A jail diversion program in Massachusetts serving 200 mentally ill people — at an initial cost of $400,000 — saved $1.3 million in emergency health services and jail costs, according to the Massachusetts Department of Mental Health.
A variety of services — such as supported housing, supported employment and a comprehensive program called Assertive Community Treatment — are cost-effective ways to dramatically improve the lives of people with mental illness, says Mary Giliberti, executive director of the National Alliance on Mental Illness. Yet fewer than 2% of adults with serious mental illness receive these services, according to the Substance Abuse and Mental Health Services Administration.
In a tough economy, mental health services are often the first state programs cut, says Kenneth Stolle, a former Virginia state senator and current sheriff of the Virginia Beach city jail. “It’s easy to campaign on law and order,” Stolle says. “Mental health isn’t sexy.”
The number of inpatient psychiatric beds available to patients such as Kelley, who need intense care for short periods, has fallen 32.5% since 1995, according to the American Hospital Association.
The actual number of inpatient beds is even lower, because at least one-third of state psychiatric hospital beds are used for “forensic” patients, or mentally ill criminal suspects awaiting trial, according to the Virginia-based Treatment Advocacy Center.
In some hospitals, up to 90% of inpatient beds are occupied by forensic patients or sex offenders who have completed their prison terms but have been deemed unsafe to release, Glover says.
More than 350,000 mentally ill people are behind bars. That’s 10 times more people with mental illness in jail or prison than in state-funded psychiatric beds, which are often the only ones accessible to indigent and uninsured patients, according to an April report from the Treatment Advocacy Center. “Twenty percent of my inmates have a mental illness” says, Kenneth Stolle.
In some rural areas, there are no services at any price.
More than half the counties in the country have no practicing psychiatrist, psychologist or social worker, according to the Department of Health and Human Services.
In every state, “the legislature knows we have an abnormally high number of mentally ill people in jails, and they have elected not to fund them,” Stolle says. Though he understands the tough choices lawmakers face, Stolle says, “because of the decisions that the states make, more patients are being forced into jail.”
Two years ago, when the Virginia Beach City Council threatened to cut $125,000 in mental health services from its budget, Stolle made up the difference with money from his jail’s reserve fund.
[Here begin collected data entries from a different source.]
This is an optimization exercise on Yosys and OpenROAD, whose aim is small area and a short achievable clock period, not a production implementation. Only simulation tests tie the RTL to the original design; equivalence was not proved. Power figures rest on the tool's default switching activity, not on a simulated workload.

--- flow/flow/run.sh ---
#!/bin/bash
# The standard layout, with repair_timing aiming for more setup slack than
# the design's period leaves, so that the achieved period gets shorter. The
# clock period and every constraint stay the design's.
set -euo pipefail
bash standard.sh SETUP_SLACK_MARGIN=8.2 finish > standard_flow.log 2>&1
--- flow/standard.sh ---
#!/bin/bash
# synth_recipe.tcl (not shown) runs the flow's synth.tcl, then flattens the netlist and writes it again
# the make line also repeats each setting of config.mk as NAME=value (left out here)
make -C /OpenROAD-flow-scripts/flow DESIGN_CONFIG=/design/flow/config.mk WORK_HOME=/design/flow/orfs CLKGATE_MAP_FILE= SYNTH_SCRIPT=/design/flow/synth_recipe.tcl "${@:-finish}"
--- flow/config.mk ---
export PLATFORM = sky130hd
export DESIGN_NAME = exp_bf16_top
export DESIGN_NICKNAME = exp_bf16_top
export VERILOG_FILES = /design/flow/design.v
export SDC_FILE = /design/flow/constraint.sdc
export NUM_CORES = 4
export LEC_CHECK = 0
export ABC_AREA = 1
export CAP_MARGIN = 20
export CORE_MARGIN = 2
export CORE_UTILIZATION = 60
export SLEW_MARGIN = 20
--- flow/constraint.sdc ---
create_clock -name core_clock -period 11.5 [get_ports {clk}]
set_input_delay 2.3000 -clock core_clock [delete_from_list [all_inputs] [get_ports {clk}]]
set_output_delay 2.3000 -clock core_clock [all_outputs]
set_load 0.01 [all_outputs]
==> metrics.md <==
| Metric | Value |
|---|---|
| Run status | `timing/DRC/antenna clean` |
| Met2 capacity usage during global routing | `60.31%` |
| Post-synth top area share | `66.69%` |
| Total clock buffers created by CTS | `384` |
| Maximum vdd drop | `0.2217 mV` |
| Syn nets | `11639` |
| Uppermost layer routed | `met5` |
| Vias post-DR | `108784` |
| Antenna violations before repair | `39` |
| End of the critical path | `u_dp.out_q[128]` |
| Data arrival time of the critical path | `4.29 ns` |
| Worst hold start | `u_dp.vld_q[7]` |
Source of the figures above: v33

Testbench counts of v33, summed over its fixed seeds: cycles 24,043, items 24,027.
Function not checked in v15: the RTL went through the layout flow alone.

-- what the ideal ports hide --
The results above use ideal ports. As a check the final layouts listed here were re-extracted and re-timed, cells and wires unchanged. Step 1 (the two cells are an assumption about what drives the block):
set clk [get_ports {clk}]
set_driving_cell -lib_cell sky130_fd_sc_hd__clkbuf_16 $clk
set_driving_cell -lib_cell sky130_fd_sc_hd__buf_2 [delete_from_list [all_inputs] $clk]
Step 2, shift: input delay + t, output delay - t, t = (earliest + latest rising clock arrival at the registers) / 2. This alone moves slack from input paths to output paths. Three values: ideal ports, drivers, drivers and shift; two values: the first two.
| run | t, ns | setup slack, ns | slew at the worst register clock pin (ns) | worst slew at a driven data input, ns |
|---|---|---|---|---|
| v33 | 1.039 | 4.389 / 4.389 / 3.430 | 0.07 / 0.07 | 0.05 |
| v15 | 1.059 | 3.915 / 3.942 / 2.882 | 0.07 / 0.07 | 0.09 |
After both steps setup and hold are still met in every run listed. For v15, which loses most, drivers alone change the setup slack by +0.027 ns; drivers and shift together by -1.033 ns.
Source: an optimization exercise on an open RTL-to-GDS flow (aim: small area). Production flows keep margins and buffers that such runs may drop. At most, simulation tests tie the RTL to the original design; equivalence was not proved. Function not checked in run 2: the RTL went through the layout flow alone. Power and IR drop assume default switching activity.

**design/flow/config.mk**
```make
export PLATFORM = sky130hd
export DESIGN_NAME = data_mem_bank
export DESIGN_NICKNAME = data_mem_bank
export VERILOG_FILES = /design/flow/design.v
export SDC_FILE = /design/flow/constraint.sdc
export NUM_CORES = 4
export LEC_CHECK = 0
export CAP_MARGIN = 5
export CORE_MARGIN = 2
export CORE_UTILIZATION = 45
export CTS_BUF_LIST = sky130_fd_sc_hd__clkbuf_8
export CTS_CLUSTER_DIAMETER = 80
export CTS_CLUSTER_SIZE = 15
export GPL_TIMING_DRIVEN = 0
export PLACE_DENSITY = 0.6
export SETUP_SLACK_MARGIN = 0.3
export SLEW_MARGIN = 5
export SYNTH_HIERARCHICAL = 1
```
**design/flow/constraint.sdc**
```tcl
create_clock -name core_clock -period 5.0 [get_ports {CLK}]
set_input_delay 1.0000 -clock core_clock [delete_from_list [all_inputs] [get_ports {CLK}]]
set_output_delay 1.0000 -clock core_clock [all_outputs]
set_load 0.01 [all_outputs]
```
**design/flow/design.v**
```verilog
package data_mem_pkg;
  typedef enum logic {S_CLEAR, S_IDLE} mem_state_t;
  localparam logic [63:0] CLR_VAL_DEFAULT = '0;
endpackage
module data_mem_bit (
  input  logic clk_i,
  input  logic sel_i,
  input  logic hold_i,
  input  logic d_i,
  output logic q_o
);
  always_ff @(posedge clk_i) begin
    q_o <= (sel_i & d_i) | (hold_i & q_o);
  end
endmodule
module data_mem_wsel (
  input  logic hi_ni,
  input  logic lo_ni,
  input  logic hi_we_i,
  input  logic lo_i,
  output logic sel_o,
  output logic hold_o
);
  assign sel_o  = ~(hi_ni | lo_ni);
  assign hold_o = ~(hi_we_i & lo_i);
endmodule
module data_mem_rd #(
  parameter int unsigned W = 3
) (
  input  logic [W-1:0] sel_i,
  input  logic [W-1:0] d_i,
  output logic         y_no
);
  assign y_no = ~|(sel_i & d_i);
endmodule
module data_mem_rdgate #(
  parameter int unsigned W    = 4,
  parameter bit          OR_N = 1'b0
) (
  input  logic [W-1:0] a_i,
  output logic         y_o
);
  assign y_o = OR_N ? ~|a_i : ~&a_i;
endmodule
module data_mem_rdtree #(
  parameter int unsigned N = 86
) (
  input  logic [N-1:0] in_ni,
  output logic         y_o
);
  function automatic integer fanin(input integer lvl);
    fanin = (lvl % 2 == 0) ? 4 : 2;
  endfunction
  function automatic integer cnt(input integer lvl);
    integer c;
    c = N;
    for (integer l = 0; l < 32; l = l + 1) begin
      if (l < lvl) c = (c + fanin(l) - 1) / fanin(l);
    end
    cnt = c;
  endfunction
  function automatic integer levels(input integer n);
    integer c, l;
    c = n;
    l = 0;
    for (integer i = 0; i < 32; i = i + 1) begin
      if (c > 1) begin
        c = (c + fanin(l) - 1) / fanin(l);
        l = l + 1;
      end
    end
    levels = l;
  endfunction
  localparam int unsigned NL = levels(N);
  logic [N-1:0] lvl [NL+1];
  assign lvl[0] = in_ni;
  for (genvar l = 0; l < NL; l++) begin : g_lvl
    localparam int unsigned F = fanin(l);
    for (genvar g = 0; g < cnt(l + 1); g++) begin : g_gate
      localparam int unsigned W = (cnt(l) - F * g < F) ? cnt(l) - F * g : F;
      data_mem_rdgate #(
        .W   (W),
        .OR_N(l % 2 == 1)
      ) u_gate (
        .a_i(lvl[l][F*g +: W]),
        .y_o(lvl[l+1][g])
      );
    end
    if (cnt(l + 1) < N) begin : g_pad
      assign lvl[l+1][N-1:cnt(l+1)] = '0;
    end
  end
  if (NL % 2 == 1) begin : g_pos
    assign y_o = lvl[NL][0];
  end else begin : g_neg
    assign y_o = ~lvl[NL][0];
  end
endmodule
module data_mem_array #(
  parameter int unsigned   AW      = 8,
  parameter int unsigned   DW      = 8,
  parameter logic [DW-1:0] CLR_VAL = '0
) (
  input  logic          clk_i,
  input  logic          clr_i,
  input  logic          we_i,
  input  logic [AW-1:0] addr_i,
  input  logic [DW-1:0] wdata_i,
  output logic [DW-1:0] rdata_o
);
  localparam int unsigned NW = 1 << AW;
  localparam int unsigned LW = AW / 2;         
  localparam int unsigned HW = AW - LW;
  localparam int unsigned NG = (NW + 2) / 3;   
  localparam bit          CLR_SEL = (CLR_VAL != '0);
  logic [DW-1:0]       mem_q [NW];
  logic [(1<<LW)-1:0]  lo_n, lo_wr;
  logic [(1<<HW)-1:0]  hi_n, hi_wr;
  logic [NW-1:0]       sel, hold;
  logic [DW-1:0]       wd;
  always_comb begin
    for (int k = 0; k < (1 << LW); k++) begin
      lo_n[k]  = ~((CLR_SEL & clr_i) | (addr_i[LW-1:0] == LW'(k)));
      lo_wr[k] = clr_i | (addr_i[LW-1:0] == LW'(k));
    end
    for (int j = 0; j < (1 << HW); j++) begin
      hi_n[j]  = ~((CLR_SEL & clr_i) | (addr_i[AW-1:LW] == HW'(j)));
      hi_wr[j] = clr_i | (we_i & (addr_i[AW-1:LW] == HW'(j)));
    end
  end
  assign wd = clr_i ? CLR_VAL : (we_i ? wdata_i : '0);
  for (genvar i = 0; i < NW; i++) begin : g_word
    data_mem_wsel u_wsel (
      .hi_ni  (hi_n[i >> LW]),
      .lo_ni  (lo_n[i % (1 << LW)]),
      .hi_we_i(hi_wr[i >> LW]),
      .lo_i   (lo_wr[i % (1 << LW)]),
      .sel_o  (sel[i]),
      .hold_o (hold[i])
    );
    for (genvar b = 0; b < DW; b++) begin : g_bit
      data_mem_bit u_bit (
        .clk_i (clk_i),
        .sel_i (sel[i]),
        .hold_i(hold[i]),
        .d_i   (wd[b]),
        .q_o   (mem_q[i][b])
      );
    end
  end
  for (genvar b = 0; b < DW; b++) begin : g_rd
    logic [NW-1:0] col;
    logic [NG-1:0] part_n;
    for (genvar i = 0; i < NW; i++) begin : g_col
      assign col[i] = mem_q[i][b];
    end
    for (genvar g = 0; g < NG; g++) begin : g_slice
      localparam int unsigned W = (NW - 3 * g < 3) ? NW - 3 * g : 3;
      data_mem_rd #(
        .W(W)
      ) u_rd (
        .sel_i(sel[3*g +: W]),
        .d_i  (col[3*g +: W]),
        .y_no (part_n[g])
      );
    end
    data_mem_rdtree #(
      .N(NG)
    ) u_tree (
      .in_ni(part_n),
      .y_o  (rdata_o[b])
    );
  end
endmodule
module data_mem_bank #(
  parameter int unsigned   AW       = 8,
  parameter int unsigned   DW       = 8,
  parameter bit            REG_READ = 1'b1,
  parameter logic [DW-1:0] CLR_VAL  = DW'(data_mem_pkg::CLR_VAL_DEFAULT)
) (
  input  logic          CLK,
  input  logic          RST_N,
  input  logic [AW-1:0] DataAddress,
  input  logic          ReadMem,
  input  logic          WriteMem,
  input  logic [DW-1:0] DataIn,
  input  logic          ClearMem,
  output logic [DW-1:0] DataOut,
  output logic          Busy,
  output logic          AccessErr
);
  logic          busy_q;
  logic [AW-1:0] clr_ptr_q;
  logic          access_err_q;
  logic [DW-1:0] rd_data;
  always_ff @(posedge CLK or negedge RST_N) begin
    if (!RST_N) begin
      busy_q       <= 1'b1;
      clr_ptr_q    <= '0;
      access_err_q <= 1'b0;
    end else begin
      access_err_q <= (ReadMem | WriteMem) & busy_q;
      if (busy_q) begin
        clr_ptr_q <= clr_ptr_q + AW'(1);
        if (clr_ptr_q == '1) busy_q <= 1'b0;
      end else if (ClearMem) begin
        busy_q <= 1'b1;
      end
    end
  end
  assign Busy      = busy_q;
  assign AccessErr = access_err_q;
  data_mem_array #(
    .AW(AW),
    .DW     (DW),
    .CLR_VAL(CLR_VAL)
  ) u_array (
    .clk_i    (CLK),
    .clr_i    (busy_q),
    .we_i     (WriteMem),
    .addr_i   (DataAddress),
    .wdata_i  (DataIn),
    .rdata_o  (rd_data)
  );
  if (REG_READ) begin : g_reg_read
    logic [DW-1:0] dout_q;
    always_ff @(posedge CLK or negedge RST_N) begin
      if (!RST_N) begin
        dout_q <= '0;
      end else if (!busy_q && ReadMem) begin
        dout_q <= WriteMem ? DataIn : rd_data;
      end
    end
    assign DataOut = dout_q;
  end else begin : g_comb_read
    assign DataOut = rd_data;
  end
endmodule
```
**design/flow/run.sh**
```bash
#!/bin/bash
# synth_recipe.tcl (not shown) runs the flow's synth.tcl, then flattens the netlist and writes it again
# the make line also repeats each setting of config.mk as NAME=value (left out here)
make -C /OpenROAD-flow-scripts/flow DESIGN_CONFIG=/design/flow/config.mk WORK_HOME=/design/flow/orfs CLKGATE_MAP_FILE= SYNTH_SCRIPT=/design/flow/synth_recipe.tcl finish
```
==> results.sh, run 1 <==
export IMPL_ir_drop_uv=259
export IMPL_synth_seq_area_share_pct=58.5
export IMPL_start_kind="input port"
export IMPL_avgSynthCellArea_sq_um=12.3
export IMPL_antenna_found_initial=9
export IMPL_synth_xor_area_share_pct=0.0865
export IMPL_gr_usage_met2_pct=40.3
export IMPL_ctsRootBufferMaster="clkbuf_8"
export IMPL_tightest_slew_ns=1.43
export IMPL_grt_pass1_wl_microns=351000
export IMPL_syn_inst=5783
export IMPL_p_int_mw=19.5
export IMPL_synthesis_nets=5805
export IMPL_synth_compound_area_share_pct=35.4
export IMPL_drt_wl_total_microns=238000
export IMPL_synth_cell_types=38
export IMPL_cts_sinks=2066
export IMPL_die_w_microns=401
export IMPL_cp_num_buf_inv=3
export IMPL_viasPerCell=7.02
export IMPL_cpLargestDelayFamily="simple AND/OR/NAND/NOR gates"
export IMPL_max_slew_margin_pct=4.73
export IMPL_pin_count=31
export IMPL_ant_nets=0
export IMPL_top_usage_layer="met1"
export IMPL_setup_viol=0
export IMPL_grt_usage_pct=28.2
export IMPL_path_cells="clkdlybuf4s50_1 -> buf_6 -> nor2b_4 -> buf_6 -> nand2_2 -> nor2_2 -> a222oi_1 -> nand4_1 -> nor2_1 -> nand4_1 -> nor2_1 -> nand2_1 -> mux2i_1 -> o21ai_1"
export IMPL_finalSetupTns_ns=0
export IMPL_slowest_delay_ns=0.60
export IMPL_crit_path_top_delay_cell="nor2_1"
export IMPL_r2r_slack_ns=1.49
export IMPL_required_ns=5.79
export IMPL_seqPwrFrac_pct=66.1
export IMPL_fmax_mhz=209
export IMPL_area_growth_pct=9.60
export IMPL_yosysWarnings=13
export IMPL_clockPowerShare_pct=32.6
export IMPL_dieArea_sq_um=161000
export IMPL_use_met1_pct=41.0
export IMPL_power_leakage_nw=29.0
export IMPL_path_clk_slew_ns=0.11
export IMPL_grt_pass1_vias=52813
export IMPL_synth_top_cell_by_area="dfxtp_1"
export IMPL_die_y_microns=401
export IMPL_gp_congestion=0.817
export IMPL_hold_ws_ns=0.476
export IMPL_synth_top_family_by_area="compound AO/OA/AOI/OAI gates"
export IMPL_min_path_type="flop to flop"
export IMPL_clk_latency_ns=0.91
export IMPL_synth_top_area_share_pct=57.8
export IMPL_gr_total_overflow=0
export IMPL_post_route_util_pct=49.7
export IMPL_wire_per_inst_microns=29.4
export IMPL_worstPathArrival_ns=5.57
export IMPL_worst_setup_path_type="input port to flop"
export IMPL_io_buffers=25
export IMPL_hpwlAfterDp_microns=146000
export IMPL_layout_nets=6047
export IMPL_yosys_area_share_simple_pct=5.62
export IMPL_yosys_top_cells_area="dfxtp_1 58%, a22o_1 25%, a222oi_1 9.6%"
export IMPL_drt_first_pass_iters=13
export IMPL_syn_cell_area_sq_um=70900
export IMPL_dr_total_vias=56861
export IMPL_cts_tree="yes"
export IMPL_maxCapViolations=0
export IMPL_min_period_ns=4.78
export IMPL_synthMuxAreaShare_pct=0.129
export IMPL_htreeDepth=4
export IMPL_start_util_pct=45.3
export IMPL_final_cell_mix="2048 x a22o_1, 2048 x dfxtp_1, 680 x a222oi_1, 298 x nand2_1, 290 x nor2_1"
export IMPL_critPathMaxFanout=16
export IMPL_finalHoldViolations=0
export IMPL_synth_adder_area_share_pct=0.0177
export IMPL_finClkSkew_ns=0.0338
export IMPL_power_density_nw_per_um2=322
export IMPL_core_area_sq_um=156000
export IMPL_cts_buffers_inserted=155
export IMPL_drtIter0Drc=9276
export IMPL_met3_usage_pct=5.84
export IMPL_drc=0
export IMPL_grt_max_degree=68
export IMPL_clockBufferDepth=3
export IMPL_swShare_pct=22.0
export IMPL_fin_ws_ns=0.224
export IMPL_synth_seq_cells=2066
export IMPL_final_max_slew_violation_count=0
export IMPL_pre_cts_ws_ns=-0.740
export IMPL_drive_gt1_share_pct=6.21
export IMPL_crit_path_end_kind="flop"
export IMPL_rsz0062_at_grt="false"
export IMPL_row_count=145
export IMPL_switchingPower_mw=5.50
export IMPL_outcome="finished clean"
export IMPL_pwr_share_comb_pct=1.3
export IMPL_fin_crit_sh_pct=95.5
It was money well-spent, he says, because he’d rather see people with mental illness get the treatment they need, than be locked up for minor offenses when their disease isn’t well-controlled.
“Twenty percent of my inmates have a mental illness,” Stolle says. “If I can keep five people out of jail, I’d break even.”
Few lawmakers have that sort of vision, says Paul Greenberg, director of health economics at the Boston-based Analysis Group, a consulting firm.
“I think I did everything I could … the help just wasn’t there.” says Candie Dalton.
Rather than recognize the need to pay now or pay later, “we’ve created this fake third option where we say, ‘I prefer not to pay taxes and just ignore the problem,’ ” Greenberg says.
Patients with mental illness don’t have that option.
“I think I did everything I could,” says Candie Dalton, who says she spent years trying to convince doctors that her son’s problems were more than typical teen moodiness. “The help just wasn’t there. … I’m his case manager. I’m his everything. And it’s exhausting.”